Haven’t the customers they are catering to never heard of ecommerce players Amazon and Flipkart already selling large home appliances?

Is it a niche Bihar/UP hinterland/smalltown only phenomena? Does it mean there is scope for them to target the North East at some point?

Is the company banking on the fact that because ecommerce doesn’t have a physical presence, after sales is out of the question and therefore customers are hopelessly resigned to buying from a physical store?

(It’s actually the opposite for me personally. I can state for a fact that because of poor customer service from the local electronics retailer I have shifted to an all ecommerce only home appliance purchases long time back and have never looked back!)

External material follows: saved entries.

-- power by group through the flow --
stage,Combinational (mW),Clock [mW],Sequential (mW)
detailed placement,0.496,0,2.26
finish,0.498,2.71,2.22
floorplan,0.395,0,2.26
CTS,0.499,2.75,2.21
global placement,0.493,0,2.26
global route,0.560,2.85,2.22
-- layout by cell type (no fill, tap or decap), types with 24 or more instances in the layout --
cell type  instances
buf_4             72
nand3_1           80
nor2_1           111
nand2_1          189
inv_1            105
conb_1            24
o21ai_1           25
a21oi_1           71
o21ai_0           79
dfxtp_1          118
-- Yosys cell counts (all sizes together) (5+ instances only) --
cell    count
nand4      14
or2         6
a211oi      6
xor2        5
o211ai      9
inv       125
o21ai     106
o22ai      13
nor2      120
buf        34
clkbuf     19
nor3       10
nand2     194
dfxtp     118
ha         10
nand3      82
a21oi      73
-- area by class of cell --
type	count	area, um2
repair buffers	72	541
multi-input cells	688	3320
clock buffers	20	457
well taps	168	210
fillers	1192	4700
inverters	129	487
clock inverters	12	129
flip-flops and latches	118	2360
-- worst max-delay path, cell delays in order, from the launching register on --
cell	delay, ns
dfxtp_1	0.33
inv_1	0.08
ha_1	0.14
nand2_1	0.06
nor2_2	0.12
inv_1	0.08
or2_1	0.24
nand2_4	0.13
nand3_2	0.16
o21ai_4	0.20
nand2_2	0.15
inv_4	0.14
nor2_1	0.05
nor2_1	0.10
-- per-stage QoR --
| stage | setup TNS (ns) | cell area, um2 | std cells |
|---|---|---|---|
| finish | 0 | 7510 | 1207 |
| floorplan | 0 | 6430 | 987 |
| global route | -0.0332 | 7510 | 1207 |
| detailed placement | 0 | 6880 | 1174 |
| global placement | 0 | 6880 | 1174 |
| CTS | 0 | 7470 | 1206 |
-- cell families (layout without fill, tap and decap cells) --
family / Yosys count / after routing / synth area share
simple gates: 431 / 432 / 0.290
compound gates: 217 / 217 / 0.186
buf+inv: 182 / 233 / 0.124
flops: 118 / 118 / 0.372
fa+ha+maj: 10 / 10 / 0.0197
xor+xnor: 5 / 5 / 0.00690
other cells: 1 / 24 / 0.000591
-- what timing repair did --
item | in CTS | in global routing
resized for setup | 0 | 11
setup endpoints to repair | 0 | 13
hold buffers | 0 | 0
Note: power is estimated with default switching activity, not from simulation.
===== src/core/pil_irq_merge.sv =====
// pin code per function and merging of function requests onto the shared lines
`timescale 1ns/10ps
module pil_irq_merge (
    input  wire logic  core_clk,
    input  wire logic  nrst,
    pil_route_if.merge route
);
    import pil_pkg::*;

    pil_merge_state_type state;
    pil_merge_state_type next_state;

    always_comb begin
        route.pinValue[0] = PIN_INTA;
        route.pinValue[1] = (route.pairTie || route.allTie) ? PIN_INTA : PIN_INTB;
        for (int f = FIRST_SEL_FUNC; f < NUM_FUNC; f++) begin
            // select fields reset to zero outside, so these start at INTA
            route.pinValue[f] = route.allTie ? PIN_INTA
                              : pil_pin_encode(route.intSel[f-FIRST_SEL_FUNC]);
        end
    end

    always_comb begin
        next_state = '0;
        for (int f = 0; f < NUM_FUNC; f++) begin
            if (route.funcIrq[f]) begin
                next_state.intReq[route.pinValue[f][1:0] - 2'h1] = 1'b1;
            end
        end
        // a function selecting INTB still lands on INTA when the pair is tied
        if (route.pairTie && next_state.intReq[INTB_IDX]) begin
            next_state.intReq[INTA_IDX] = 1'b1;
            next_state.intReq[INTB_IDX] = 1'b0;
        end
        if (route.allTie) begin
            next_state.intReq = {{(NUM_INT_PINS-1){1'b0}}, |route.funcIrq};
        end
    end

    always_ff @(posedge core_clk or negedge nrst) begin
        if (!nrst) begin
            state <= '0;
        end else begin
            state <= next_state;
        end
    end

    assign route.intReq = state.intReq;
endmodule : pil_irq_merge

Or is large appliances delivery pin code specific so hasn’t penetrated hinterlands?

Not sure if you would want to share your thoughts on this as you seem to understand the business, especially if it’s a core holding for you.

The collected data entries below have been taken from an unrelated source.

===== config.mk =====
export PLATFORM = sky130hd
export DESIGN_NAME = pag_generator_flat
export DESIGN_NICKNAME = d
export VERILOG_FILES = /design/src/verilog/pag_pkg.sv /design/src/verilog/pag_if.sv /design/src/verilog/pag_generator.sv /design/src/flat_wrapper.sv
export SDC_FILE = /design/constraint.sdc
export NUM_CORES = 1
export LEC_CHECK = 0
export BUFFER_PORTS_ARGS = -buffer_cell sky130_fd_sc_hd__buf_2
export CORE_MARGIN = 1.5
export CORE_UTILIZATION = 30
export CTS_CLUSTER_DIAMETER = 80
export DETAILED_ROUTE_END_ITERATION = 6
export GPL_TIMING_DRIVEN = 0
export HOLD_SLACK_MARGIN = 0.03
export PLACE_DENSITY_LB_ADDON = 0.3
export REMOVE_ABC_BUFFERS = 1
export SYNTH_ARGS = -nofsm -noshare
export SYNTH_HDL_FRONTEND = slang
export SYNTH_SLANG_ARGS = --single-unit

===== constraint.sdc =====
create_clock -name clk -period 14.3 [get_ports clk]
set_input_delay 2.86 -clock clk [delete_from_list [all_inputs] [get_ports clk]]
set_output_delay 2.86 -clock clk [all_outputs]
set_load 0.005 [all_outputs]
[src/verilog/uart_irq_line_pkg.sv]
// Purpose: Shared constants and carrier types for the UART interrupt and line control block
// Assumes: AHB-Lite word registers, 8-bit register values in the low byte
// Notes:   Offsets are byte addresses on the register bus
package uart_irq_line_pkg;

  // Register byte offsets
  localparam logic [7:0] OFS_DATA = 8'h00;  // rx_holding_reg read, tx_holding_reg write
  localparam logic [7:0] OFS_ISR  = 8'h08;  // interrupt_status_reg read, fifo_control_reg write
  localparam logic [7:0] OFS_LCR  = 8'h0C;  // line_control_reg
  localparam logic [7:0] OFS_LSR  = 8'h14;  // line_status_reg, read only
  localparam logic [7:0] OFS_MSR  = 8'h18;  // modem_status_reg, read only
  localparam logic [7:0] OFS_EFR  = 8'h24;  // enhanced_feature_reg

  // Reset values
  localparam logic [7:0] LCR_RST = 8'h00;
  localparam logic [7:0] EFR_RST = 8'h00;

  // Field positions
  localparam int FCR_EN_BIT    = 0;
  localparam int FCR_RXRST_BIT = 1;
  localparam int FCR_TXRST_BIT = 2;
  localparam int FCR_DMA_BIT   = 3;
  localparam int EFR_ENH_BIT   = 4;
  localparam int EFR_RTS_BIT   = 6;
  localparam int EFR_CTS_BIT   = 7;
  localparam int IER_RX_BIT    = 0;
  localparam int IER_TX_BIT    = 1;
  localparam int IER_LS_BIT    = 2;
  localparam int IER_MS_BIT    = 3;
  localparam int IER_XOFF_BIT  = 5;
  localparam int IER_RTS_BIT   = 6;
  localparam int IER_CTS_BIT   = 7;

  // Interrupt status codes, bits 5..0
  localparam logic [5:0] CODE_LS   = 6'h06;
  localparam logic [5:0] CODE_TO   = 6'h0C;
  localparam logic [5:0] CODE_RX   = 6'h04;
  localparam logic [5:0] CODE_TX   = 6'h02;
  localparam logic [5:0] CODE_MS   = 6'h00;
  localparam logic [5:0] CODE_XS   = 6'h10;
  localparam logic [5:0] CODE_FL   = 6'h20;
  localparam logic [5:0] CODE_NONE = 6'h01;

  // FIFO trigger levels for codes 00..11
  localparam logic [4:0] TRIG_L0 = 5'h01;
  localparam logic [4:0] TRIG_L1 = 5'h04;
  localparam logic [4:0] TRIG_L2 = 5'h08;
  localparam logic [4:0] TRIG_L3 = 5'h0E;

  // Receive time-out: character times plus extra bit times
  localparam logic [6:0] TO_CHARS      = 7'h04;
  localparam logic [6:0] TO_EXTRA_BITS = 7'h0C;
  localparam logic [3:0] START_PLUS_5  = 4'h6;

  localparam logic [2:0] SIZE_WORD = 3'h2;

  typedef struct packed {
    logic       div_en;
    logic       brk;
    logic       force_par;
    logic       even;
    logic       par_en;
    logic       stop2;
    logic [1:0] wlen;
  } line_fmt_t;

  typedef struct packed {
    logic [1:0] rx_trig;
    logic [1:0] tx_trig;
    logic       dma;
    logic       en;
  } fifo_ctl_t;

  typedef struct packed {
    logic push;
    logic xoff;
    logic xon;
    logic special;
  } rx_evt_t;

endpackage : uart_irq_line_pkg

But would certainly love to understand the customer profile they are targeting given that for most categories of retail, online/ecommerce is such a big threat that malls barely have footfalls and customers do not buy much even where there are footfalls.

Am I missing something in terms of consumption in Bharat, is what I am wondering.

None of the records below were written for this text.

## config.mk

```make
export PLATFORM = sky130hd
export DESIGN_NAME = pmcs_mgmt_regs
export DESIGN_NICKNAME = d
export VERILOG_FILES = /design/src/pmcs_pkg.sv /design/src/pmcs_acc_if.sv /design/src/pmcs_serial_engine.sv /design/src/pmcs_mgmt_regs.sv
export SDC_FILE = /design/constraint.sdc
export NUM_CORES = 1
export LEC_CHECK = 0
export BUFFER_PORTS_ARGS = -buffer_cell sky130_fd_sc_hd__buf_2
export CAP_MARGIN = 20
export CORE_UTILIZATION = 55
export CTS_CLUSTER_DIAMETER = 150
export DETAILED_ROUTE_END_ITERATION = 12
export GPL_ROUTABILITY_DRIVEN = 1
export PLACE_DENSITY = 0.77
export SYNTH_ARGS = -nofsm -noshare
export SYNTH_HDL_FRONTEND = slang
export SYNTH_SLANG_ARGS = --single-unit
```

## constraint.sdc

```tcl
create_clock -name ref_clk_i -period 1.94 [get_ports ref_clk_i]
set_clock_uncertainty 0.2 [all_clocks]
set_input_delay 0.194 -clock ref_clk_i [delete_from_list [all_inputs] [get_ports ref_clk_i]]
set_output_delay 0.194 -clock ref_clk_i [all_outputs]
set_load 0.01 [all_outputs]
```
--- config.mk ---
export PLATFORM = sky130hd
export DESIGN_NAME = wei_wake_ctrl
export DESIGN_NICKNAME = d
export VERILOG_FILES = /design/src/wei_wake_ctrl.v
export VERILOG_INCLUDE_DIRS = /design/src
export SDC_FILE = /design/constraint.sdc
export NUM_CORES = 1
export LEC_CHECK = 0
export ABC_AREA = 1
export CORE_AREA = 5 5 104 154
export CTS_BUF_LIST = sky130_fd_sc_hd__clkbuf_2
export CTS_CLUSTER_SIZE = 24
export DETAILED_ROUTE_END_ITERATION = 8
export DIE_AREA = 0 0 109 159
export DONT_BUFFER_PORTS = 1
export PLACE_DENSITY = 0.44
export RECOVER_POWER = 100
export SLEW_MARGIN = 0
export SYNTH_ARGS = -nofsm -noshare
export SYNTH_HDL_FRONTEND = slang
export SYNTH_SLANG_ARGS = --single-unit
--- constraint.sdc ---
create_clock -name clk -period 4.3 [get_ports clk]
set_input_delay 0.215 -clock clk [delete_from_list [all_inputs] [get_ports clk]]
set_output_delay 0.215 -clock clk [all_outputs]
set_load 0.1 [all_outputs]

Or is this company like the Zudio for consumer electronics but co-existing despite the threat of ecommerce?

2 Likes

U r making an assumption which is not correct ( IMHO ). Eg - I live in Chandigarh. I have never bought a consumer durable costing > 5k via online sources. And I know a lot of people ( even younger ) who do the same. Actually, if the delivered item has a fault / flaw / snag - just the thought of returning it and waiting again for a fresh delivery is a nightmare for me ( personally )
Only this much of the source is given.